Es por eso que, 25 años después de la publicación de su “Escala Real” (Centro Portales, 1996), un bellísimo libro de poesía tan valioso cuanto desapercibido, Araos nos sorprende hoy con esta (re)colección de 132 haikus que es “La Mariposa Ojo” (Editorial 3600, 2021).
Acaso comprendiendo que la unidad estructural del libro de poesía es una pretensión muchas veces forzada y que lo primordial es el valor singular de cada poema –que debe poder sostenerse solo–, Juan Araos recoge aquí racimos de imágenes y las reúne sin mayor deliberación, apostando a que algunas de ellas viajen desde su asombro al nuestro.
Es verdad que volviendo a lo que anotábamos al principio, en este libro hay imágenes que, desde el rigor del kiru y la poética del kigo, tal vez no estaban destinadas a encontrarse con (o en) la forma del haiku, pero por eso mismo resultan desconcertantemente poéticas. Y esta confluencia inusitada sucede, creo, merced a que el haijin Araos, cuando contempla, también reflexiona; y lo propio ocurre con otros autores contemporáneos cercanos a la poética de lejano oriente –como Hugo Mujica–, porque entre nosotros, los hijos de la tradición occidental, toda mirada contemplativa, casi inevitablemente, deviene reflexiva, aun si esa reflexión queda implícita o precisa de otra mirada, la nuestra, para constituirse plenamente como tal.
Que esto ocurra en los haikus de Juan Araos no debería sorprendernos, por cierto, a quienes alguna vez hemos tenido el privilegio de ser sus estudiantes de filosofía antigua o de lenguas clásicas. Como buen lector (y traductor) de los presocráticos, este helénico haijin piensa –o quizás sabe– que ver y pensar, percibir y comprender, intuir y darse cuenta son uno y lo mismo, “…porque lo mismo es pensar (noein) y ser (einai)”, como postula el fragmento 3 del poema de Parménides.
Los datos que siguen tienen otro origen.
File: src/hw/rtl/dcpu_pkg.sv
// package for the dcpu16 instruction core: types, opcodes and constants
`default_nettype none
package dcpu_pkg;
    localparam int MEM_WORDS = 65536;
    localparam int MEM_AW = (MEM_WORDS > 1) ? $clog2(MEM_WORDS) : 1;

    localparam logic [1:0] OP_WRITE  = 2'd0;
    localparam logic [1:0] OP_READ   = 2'd1;
    localparam logic [1:0] OP_EXEC   = 2'd2;
    localparam logic [1:0] OP_UNUSED = 2'd3;

    localparam logic [3:0] BOP_NB  = 4'h0;
    localparam logic [3:0] BOP_SET = 4'h1;
    localparam logic [3:0] BOP_ADD = 4'h2;
    localparam logic [3:0] BOP_SUB = 4'h3;
    localparam logic [3:0] BOP_MUL = 4'h4;
    localparam logic [3:0] BOP_DIV = 4'h5;
    localparam logic [3:0] BOP_MOD = 4'h6;
    localparam logic [3:0] BOP_SHL = 4'h7;
    localparam logic [3:0] BOP_SHR = 4'h8;
    localparam logic [3:0] BOP_AND = 4'h9;
    localparam logic [3:0] BOP_BOR = 4'ha;
    localparam logic [3:0] BOP_XOR = 4'hb;
    localparam logic [3:0] BOP_IFE = 4'hc;
    localparam logic [3:0] BOP_IFN = 4'hd;
    localparam logic [3:0] BOP_IFG = 4'he;

    localparam logic [5:0] NB_JSR = 6'h01;
    localparam logic [5:0] NB_SYS = 6'h02;

    typedef enum logic [2:0] {
        LOC_REG, LOC_MEM, LOC_SP, LOC_PC, LOC_O, LOC_LIT
    } loc_kind_t;

    typedef enum logic [4:0] {
        ST_CLEAR, ST_IDLE, ST_RDWAIT, ST_FETCH, ST_FWAIT, ST_DEC_A, ST_NW_A,
        ST_DEC_B, ST_NW_B, ST_RD_A, ST_RDW_A, ST_RD_B, ST_RDW_B, ST_EXEC,
        ST_DIV, ST_WB, ST_PUSH, ST_DONE
    } state_t;

    typedef struct packed {
        logic        start;
        logic [31:0] dividend;
        logic [15:0] divisor;
    } div_req_t;

    typedef struct packed {
        logic        done;
        logic [31:0] quotient;
        logic [15:0] remainder;
    } div_rsp_t;
endpackage
`default_nettype wire

File: src/hw/rtl/dcpu_div.sv
// iterative 32 by 16 restoring divider, one quotient bit per cycle
`default_nettype none
module dcpu_div
    import dcpu_pkg::*;
(
    input  wire logic     aclk,
    input  wire logic     aresetn,
    input  wire div_req_t req,
    output div_rsp_t      rsp
);
    logic [31:0] quo_reg, quo_next;
    logic [16:0] rem_reg, rem_next;
    logic [15:0] dvs_reg, dvs_next;
    logic [5:0]  cnt_reg, cnt_next;
    logic        busy_reg, busy_next;
    logic        done_reg, done_next;
    logic [16:0] trial;

    always_comb begin
        quo_next  = quo_reg;
        rem_next  = rem_reg;
        dvs_next  = dvs_reg;
        cnt_next  = cnt_reg;
        busy_next = busy_reg;
        done_next = 1'b0;
        trial     = {rem_reg[15:0], quo_reg[31]};
        if (req.start) begin
            quo_next  = req.dividend;
            rem_next  = '0;
            dvs_next  = req.divisor;
            cnt_next  = 6'd32;
            busy_next = 1'b1;
        end else if (busy_reg) begin
            if (trial >= {1'b0, dvs_reg}) begin
                rem_next = trial - {1'b0, dvs_reg};
                quo_next = {quo_reg[30:0], 1'b1};
            end else begin
                rem_next = trial;
                quo_next = {quo_reg[30:0], 1'b0};
            end
            cnt_next = cnt_reg - 6'd1;
            if (cnt_reg == 6'd1) begin
                busy_next = 1'b0;
                done_next = 1'b1;
            end
        end
    end

    always_ff @(posedge aclk) begin
        if (!aresetn) begin
            busy_reg <= 1'b0;
            done_reg <= 1'b0;
            cnt_reg  <= '0;
        end else begin
            busy_reg <= busy_next;
            done_reg <= done_next;
            cnt_reg  <= cnt_next;
        end
        quo_reg <= quo_next;
        rem_reg <= rem_next;
        dvs_reg <= dvs_next;
    end

    assign rsp.done      = done_reg;
    assign rsp.quotient  = quo_reg;
    assign rsp.remainder = rem_reg[15:0];
endmodule
`default_nettype wire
Es verdad que hay pura contemplación, puro ‘aware’, en algunos de los haikus de “La Mariposa Ojo”, a la usanza de la sabiduría y la poética orientales; mas, en muchos otros, nos aguardan una cavilación suscitada por imágenes y unas imágenes que nos hacen cavilar. En uno y otro caso, al cabo de las páginas o tras un breve atisbo a alguna(s) de ellas, notamos que algo re-velado en estos poemas nos está invitando a mirar las cosas de siempre de otra manera, con el ojo de la Mariposa Ojo que “sabe de sí como de palabras un haiku, de frutos la tierra, de milagros el cielo, de fantasías la memoria que fue oruga y fue crisálida y ya puede comenzar”.
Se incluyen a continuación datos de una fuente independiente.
`src/dstg_pkg.sv`:
```
`default_nettype none

package dstg_pkg;

	localparam int KIND_W   = 2;
	localparam int PERIOD_W = 16;
	localparam int DUR_W    = 8;
	localparam int DAC_W    = 10;

	// two channel steps of up to 2047 each fit in 12 bits
	localparam int SUM_W    = 12;
	localparam int MIX_MAX  = 1023;

	localparam int COUNTER_BITS_DEF = 16;
	localparam int LEVEL_STEP_DEF   = 511;

	localparam int S_TDATA_W = 32;
	localparam int M_TDATA_W = 16;

	typedef enum logic [KIND_W-1:0] {
		KIND_TICK  = 2'd0,
		KIND_DUR   = 2'd1,
		KIND_START = 2'd2,
		KIND_STOP  = 2'd3
	} kind_t;

	// command seen by one channel
	typedef struct packed {
		kind_t                kind;
		logic                 hit;
		logic [PERIOD_W-1:0]  period;
		logic [DUR_W-1:0]     duration;
	} chan_cmd_t;

	// channel status back to the top level
	typedef struct packed {
		logic running;
		logic level_next;
		logic wrap;
	} chan_stat_t;

endpackage

`default_nettype wire

```
`src/dstg_channel.sv`:
```
`default_nettype none

module dstg_channel #(
	parameter int COUNTER_BITS = dstg_pkg::COUNTER_BITS_DEF
) (
	input  wire                     clk,
	input  wire                     arst_n,
	input  wire                     step,
	input  wire dstg_pkg::chan_cmd_t cmd,
	output dstg_pkg::chan_stat_t    stat
);

	logic [COUNTER_BITS-1:0]     cnt_q, cnt_d;
	logic [COUNTER_BITS-1:0]     per_q, per_d;
	logic [dstg_pkg::DUR_W-1:0]  rem_q, rem_d;
	logic                        run_q, run_d;
	logic                        lvl_q, lvl_d;
	logic                        wrap;

	always_comb begin
		cnt_d = cnt_q;
		per_d = per_q;
		rem_d = rem_q;
		run_d = run_q;
		lvl_d = lvl_q;
		wrap  = 1'b0;
		unique case (cmd.kind)
			dstg_pkg::KIND_TICK: begin
				if (run_q) begin
					if (cnt_q == per_q) begin
						cnt_d = '0;
						lvl_d = !lvl_q;
						wrap  = 1'b1;
					end else begin
						// counter above period rolls over at all-ones
						cnt_d = cnt_q + COUNTER_BITS'(1);
					end
				end
			end
			dstg_pkg::KIND_DUR: begin
				if (cmd.hit && rem_q != '0) begin
					rem_d = rem_q - dstg_pkg::DUR_W'(1);
					if (rem_q == dstg_pkg::DUR_W'(1)) begin
						lvl_d = 1'b0;
						run_d = 1'b0;
					end
				end
			end
			dstg_pkg::KIND_START: begin
				if (cmd.hit) begin
					rem_d = cmd.duration;
					per_d = COUNTER_BITS'(cmd.period);
					run_d = 1'b1;
				end
			end
			dstg_pkg::KIND_STOP: begin
				if (cmd.hit) begin
					rem_d = '0;
					lvl_d = 1'b0;
					run_d = 1'b0;
				end
			end
		endcase
	end

	always_ff @(posedge clk or negedge arst_n) begin
		if (!arst_n) begin
			cnt_q <= '0;
			per_q <= '0;
			rem_q <= '0;
			run_q <= 1'b0;
			lvl_q <= 1'b0;
		end else if (step) begin
			cnt_q <= cnt_d;
			per_q <= per_d;
			rem_q <= rem_d;
			run_q <= run_d;
			lvl_q <= lvl_d;
		end
	end

	assign stat.running    = run_q;
	assign stat.level_next = lvl_d;
	assign stat.wrap       = wrap;

endmodule

`default_nettype wire

```
`src/dstg_mixer.sv`:
```
`default_nettype none

module dstg_mixer #(
	parameter int LEVEL_STEP = dstg_pkg::LEVEL_STEP_DEF
) (
	input  wire                        clk,
	input  wire                        arst_n,
	input  wire                        step,
	input  wire dstg_pkg::chan_stat_t  stat0,
	input  wire dstg_pkg::chan_stat_t  stat1,
	output logic [dstg_pkg::DAC_W-1:0] mix
);

	logic [dstg_pkg::SUM_W-1:0] sum;
	logic [dstg_pkg::DAC_W-1:0] mix_q;

	always_comb begin
		sum = (stat0.level_next ? dstg_pkg::SUM_W'(LEVEL_STEP) : '0)
		    + (stat1.level_next ? dstg_pkg::SUM_W'(LEVEL_STEP) : '0);
	end

	// remix only when a channel toggled; a stop leaves the word alone
	always_ff @(posedge clk or negedge arst_n) begin
		if (!arst_n) begin
			mix_q <= '0;
		end else if (step && (stat0.wrap || stat1.wrap)) begin
			if (sum > dstg_pkg::SUM_W'(dstg_pkg::MIX_MAX))
				mix_q <= dstg_pkg::DAC_W'(dstg_pkg::MIX_MAX);
			else
				mix_q <= sum[dstg_pkg::DAC_W-1:0];
		end
	end

	assign mix = mix_q;

endmodule

`default_nettype wire

```
`src/dual_square_tone_generator.sv`:
```
// Two-channel square-wave tone generator.
// Input stream (s_axis): tuser carries the item kind (prescaled tick, duration
// tick, start, stop); tdata carries channel, period and duration. Start loads
// a channel's period and duration and enables it; stop disables it and drops
// its level. Each prescaled tick advances both enabled counters and toggles a
// channel's level when its counter matches the period.
// Output stream (m_axis): one item per input item, with the mixed DAC word
// and both channel enable flags after that input has taken effect.
// An accepted item goes through the input register, then the channel state and
// output register, which are updated together.
// Throughput: one item per cycle unless m_axis stalls; the only path is the
// combinational channel update between input and state/output registers.
// Reset clears all counters, periods, durations, levels and the DAC word and
// empties both registers. When the receiver stalls, the output holds and
// one further item is taken into the input register; then s_axis_tready
// drops until the output is taken.
`default_nettype none

module dual_square_tone_generator #(
	parameter int COUNTER_BITS = dstg_pkg::COUNTER_BITS_DEF,
	parameter int LEVEL_STEP   = dstg_pkg::LEVEL_STEP_DEF
) (
	input  wire                               clk,
	input  wire                               arst_n,
	input  wire                               s_axis_tvalid,
	output logic                              s_axis_tready,
	input  wire [dstg_pkg::S_TDATA_W-1:0]     s_axis_tdata,  // channel, period[15:0], duration[7:0], zero pad
	input  wire [dstg_pkg::KIND_W-1:0]        s_axis_tuser,  // kind
	output logic                              m_axis_tvalid,
	input  wire                               m_axis_tready,
	output logic [dstg_pkg::M_TDATA_W-1:0]    m_axis_tdata   // dac_value[9:0], chan0_active, chan1_active, zero pad
);

	logic                              item_valid_s1;
	dstg_pkg::kind_t                   kind_s1;
	logic                              chan_s1;
	logic [dstg_pkg::PERIOD_W-1:0]     period_s1;
	logic [dstg_pkg::DUR_W-1:0]        duration_s1;
	logic                              out_valid_q;
	logic                              step;
	dstg_pkg::chan_cmd_t               cmd0, cmd1;
	dstg_pkg::chan_stat_t              stat0, stat1;
	logic [dstg_pkg::DAC_W-1:0]        mix;

	assign step          = item_valid_s1 && (!out_valid_q || m_axis_tready);
	assign s_axis_tready = !item_valid_s1 || step;

	always_ff @(posedge clk or negedge arst_n) begin
		if (!arst_n) begin
			item_valid_s1 <= 1'b0;
			out_valid_q   <= 1'b0;
		end else begin
			if (s_axis_tready)
				item_valid_s1 <= s_axis_tvalid;
			if (step)
				out_valid_q <= 1'b1;
			else if (m_axis_tready)
				out_valid_q <= 1'b0;
		end
	end

	always_ff @(posedge clk or negedge arst_n) begin
		if (!arst_n) begin
			kind_s1     <= dstg_pkg::KIND_TICK;
			chan_s1     <= 1'b0;
			period_s1   <= '0;
			duration_s1 <= '0;
		end else if (s_axis_tvalid && s_axis_tready) begin
			kind_s1     <= dstg_pkg::kind_t'(s_axis_tuser);
			chan_s1     <= s_axis_tdata[0];
			period_s1   <= s_axis_tdata[dstg_pkg::PERIOD_W:1];
			duration_s1 <= s_axis_tdata[dstg_pkg::PERIOD_W+dstg_pkg::DUR_W:dstg_pkg::PERIOD_W+1];
		end
	end

	always_comb begin
		cmd0.kind     = kind_s1;
		cmd0.hit      = !chan_s1;
		cmd0.period   = period_s1;
		cmd0.duration = duration_s1;
		cmd1          = cmd0;
		cmd1.hit      = chan_s1;
	end

	dstg_channel #(.COUNTER_BITS(COUNTER_BITS)) u_chan0 (
		.clk    (clk),
		.arst_n (arst_n),
		.step   (step),
		.cmd    (cmd0),
		.stat   (stat0)
	);

	dstg_channel #(.COUNTER_BITS(COUNTER_BITS)) u_chan1 (
		.clk    (clk),
		.arst_n (arst_n),
		.step   (step),
		.cmd    (cmd1),
		.stat   (stat1)
	);

	dstg_mixer #(.LEVEL_STEP(LEVEL_STEP)) u_mixer (
		.clk    (clk),
		.arst_n (arst_n),
		.step   (step),
		.stat0  (stat0),
		.stat1  (stat1),
		.mix    (mix)
	);

	// channel state and mix word only move on step, so they are the result register
	assign m_axis_tvalid = out_valid_q;
	assign m_axis_tdata  = {
		(dstg_pkg::M_TDATA_W - dstg_pkg::DAC_W - 2)'(0),
		stat1.running,
		stat0.running,
		mix
	};

endmodule

`default_nettype wire

```
`config.mk`:
```
export PLATFORM = sky130hd
export DESIGN_NAME = dual_square_tone_generator
export DESIGN_NICKNAME = d
export VERILOG_FILES = /design/src/dstg_pkg.sv /design/src/dstg_channel.sv /design/src/dstg_mixer.sv /design/src/dual_square_tone_generator.sv
export SDC_FILE = /design/constraint.sdc
export NUM_CORES = 1
export LEC_CHECK = 0
export BUFFER_PORTS_ARGS = -buffer_cell sky130_fd_sc_hd__buf_2
export CORE_MARGIN = 3
export CORE_UTILIZATION = 64
export DETAILED_ROUTE_END_ITERATION = 7
export GPL_TIMING_DRIVEN = 0
export PLACE_DENSITY = 0.85
export REMOVE_ABC_BUFFERS = 1
export SYNTH_ARGS = -nofsm -noshare
export SYNTH_HDL_FRONTEND = slang
export SYNTH_SLANG_ARGS = --single-unit
```
`constraint.sdc`:
```
create_clock -name clk -period 4.2 [get_ports clk]
set_clock_uncertainty 0.2 [all_clocks]
set_input_delay 0.84 -clock clk [delete_from_list [all_inputs] [get_ports clk]]
set_output_delay 0.84 -clock clk [all_outputs]
set_load 0.02 [all_outputs]
```
==> run_results.csv <==
group,metric,value,unit
run_status,run_status,"complete, no violations",
placed_design,place_hpwl,8280,µm
clocking,cts_tree,"done",
critical_path,crit_type,"reg -> reg",
critical_path,worst-r2r-cell-count,6,
detailed_routing,drt-vias-per-instance,6.06,
timing,finalWorstPathRequiredPeriod,3.13,ns
timing,holdWs,0.139,ns
power_and_ir_drop,netSwitchingPower,1.28,mW
detailed_routing,dr.first_iter.drc_count,235,
clocking,resize_count_post_cts,0,
timing,setup-tns-final,0,ns
power_and_ir_drop,power.share.clock,0.339,
critical_path,path_max_fanout,16,
detailed_routing,detailedRoute.firstPassIterationCount,4,
flow_run,drv_cap,0,
power_and_ir_drop,worst_ir_drop_vdd,0.000377,V
layout,n_antenna_cell,0,
floorplan,die_width,101,µm
clocking,cts-htree-levels,4,
yosys,synth_area,5830,µm²
yosys,synthArstFlopShare,1.00,
clocking,tritoncts_num_sinks,116,
critical_path,start_kind,"register",
floorplan,design.die.area,10300,µm²
layout,fill_cells,571,
detailed_routing,postRouteAntennaNets,0,
layout,area_growth,12.7,%
power_and_ir_drop,internal_power,2.63,mW
clocking,clk-insertion-delay-late,0.51,ns
global_routing,initial_antenna_violation_count,0,
yosys,synth_edf_count,0,
power_and_ir_drop,power_share_of_the_sequential_group,0.440,
critical_path,reg2reg_from,"u_chan1.cnt_q[9]",
detailed_routing,vias,4184,
timing,slew_at_the_pin_closest_to_its_max_slew_limit,1.27,ns
clocking,numCtsBuffers,17,
timing,max_slew_violation_count,0,
clocking,postCtsHoldBufs,0,
yosys,synth.yosys.warnings,0,
yosys,synth.avg_cell_area,10.9,µm²
clocking,cts_setup_buffers,0,
placed_design,gp_congestion,0.803,
clocking,path_clk_slew,0.06,ns
clocking,cts-root-to-sink-buffers,2,
global_routing,grt_overflow,0,
critical_path,regToRegEndpoint,"u_mixer.mix[0]",
timing,grt_setup_unrepaired,"false",
timing,worst_rel_slew_slack,0.148,
critical_path,reg2reg_slack,1.07,ns
yosys,postSynthCellCount,537,
detailed_routing,drc_errors,0,
timing,setup-violations-final,0,
global_routing,grt_pass1_wl,20900,µm
power_and_ir_drop,combinationalPowerShare,0.221,
layout,layout-drive-gt1-share,0.227,
power_and_ir_drop,powerDensity,595,nW/µm²
yosys,post_synth_num_cell_types,51,
critical_path,worst_ep_arrival_time,3.32,ns
global_routing,gr-usage-all-layers,0.262,
floorplan,row_count,34,
floorplan,initial_core_util,0.662,
yosys,yosys_most_used_dff,"sky130_fd_sc_hd__dfrtp_1",
min_path,min-delay-path-class,"in -> async",
detailed_routing,wl_per_cell,18.1,µm
power_and_ir_drop,power.switching_fraction,0.328,
floorplan,ioPinCount,56,
detailed_routing,drt_wl_total,12500,µm
timing,max_freq,320,MHz
global_routing,maximum_number_of_pins_on_one_net_before_global_route_repair,72,
yosys,ys_seq_elements,116,
critical_path,worst_ep_required_time,4.39,ns
floorplan,core-area,8810,µm²
floorplan,fp.dieH,101,µm
layout,finish.net_count,617,
clocking,clk_root_buffer_cell,"sky130_fd_sc_hd__clkbuf_8",
placed_design,portBuffers,44,
timing,report.final.hold_viol_count,0,
global_routing,grt_pass1_vias,4334,
power_and_ir_drop,totalPowerFinal,3.91,mW
yosys,seq_area_frac_synth,0.498,
timing,finalCritPeriodShare,0.744,
power_and_ir_drop,leakage_power,2.88,nW
critical_path,worst_setup_path_end_kind,"register",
Así, mientras “La lluvia lava / los ojos de la tarde”, podemos sentir íntimamente “Un deseo de viñas / recién plantadas / un aroma terrestre”, o percibir que “El otoño da / pasos agigantados / en primavera”; sospechar que “Lo imposible […] lugares tiene”, como “Puertas abiertas”, de día y de noche, “la selva / y el cielo”; este cielo en que “La luna pasa / [y] dos niñas la persiguen / hasta la esquina”; esa esquina del haiku donde Orfeo “de puro enamorado” desciende al Hades; Platón aprende de Homero “días enteros”; María Magdalena besa la llaga; “Jaime Mendoza / entre Sucre y Llallagua /tiende sus manos”; “Como iracundo /pastor del Altiplano /truena Tamayo”; “Hugo Montero /escribe Panacea / del tiempo es oro” y “Trae consigo / su atadito de huesos / las duras penas”; o, para despedir estas líneas, “Con una copa /de vino viene Carlos / Medinaceli”; “Vino de uvas / maderas perfumadas / cerca del fuego”.
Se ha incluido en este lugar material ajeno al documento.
===== config.mk =====
export PLATFORM = sky130hd
export DESIGN_NAME = constant_rate_cell_shaper_top
export DESIGN_NICKNAME = d
export VERILOG_FILES = /design/src/sv/crcs_pkg.sv /design/src/sv/crcs_slot_mem.sv /design/src/sv/constant_rate_cell_shaper_top.sv
export VERILOG_INCLUDE_DIRS = /design/src /design/src/sv
export SDC_FILE = /design/constraint.sdc
export NUM_CORES = 2
export LEC_CHECK = 0
export BUFFER_PORTS_ARGS = -buffer_cell sky130_fd_sc_hd__buf_2
export CAP_MARGIN = 5
export CELL_PAD_IN_SITES_DETAIL_PLACEMENT = 0
export CELL_PAD_IN_SITES_GLOBAL_PLACEMENT = 1
export CORE_ASPECT_RATIO = 0.7
export CORE_MARGIN = 2
export CORE_UTILIZATION = 35
export CTS_BUF_LIST = sky130_fd_sc_hd__clkbuf_4
export DETAILED_ROUTE_END_ITERATION = 8
export PLACE_DENSITY_LB_ADDON = 0.1
export SETUP_SLACK_MARGIN = 0.1
export SKIP_CTS_REPAIR_TIMING = 1
export SLEW_MARGIN = 20
export SYNTH_ARGS = -nofsm -noshare
export SYNTH_HDL_FRONTEND = slang
export SYNTH_HIERARCHICAL = 1
export SYNTH_SLANG_ARGS = --single-unit

===== constraint.sdc =====
create_clock -name clk -period 13.5 [get_ports clk]
set_clock_uncertainty 0.2 [all_clocks]
set_input_delay 1.35 -clock clk [delete_from_list [all_inputs] [get_ports clk]]
set_output_delay 1.35 -clock clk [all_outputs]
set_load 0.02 [all_outputs]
Sí, “Acaso sea / oportuno celebrar / la vida hoy día” con este vino, porque Juan Araos ha vuelto a publicar poesía y porque estamos aquí, después del año de la peste, todavía vivos y todavía un poco niños, dejándonos maravillar por “La Mariposa Ojo” y algunos de sus asombros persistentes y diminutos, “sílabas audibles, escenas recién iluminadas, polen […] que aporta el aire”.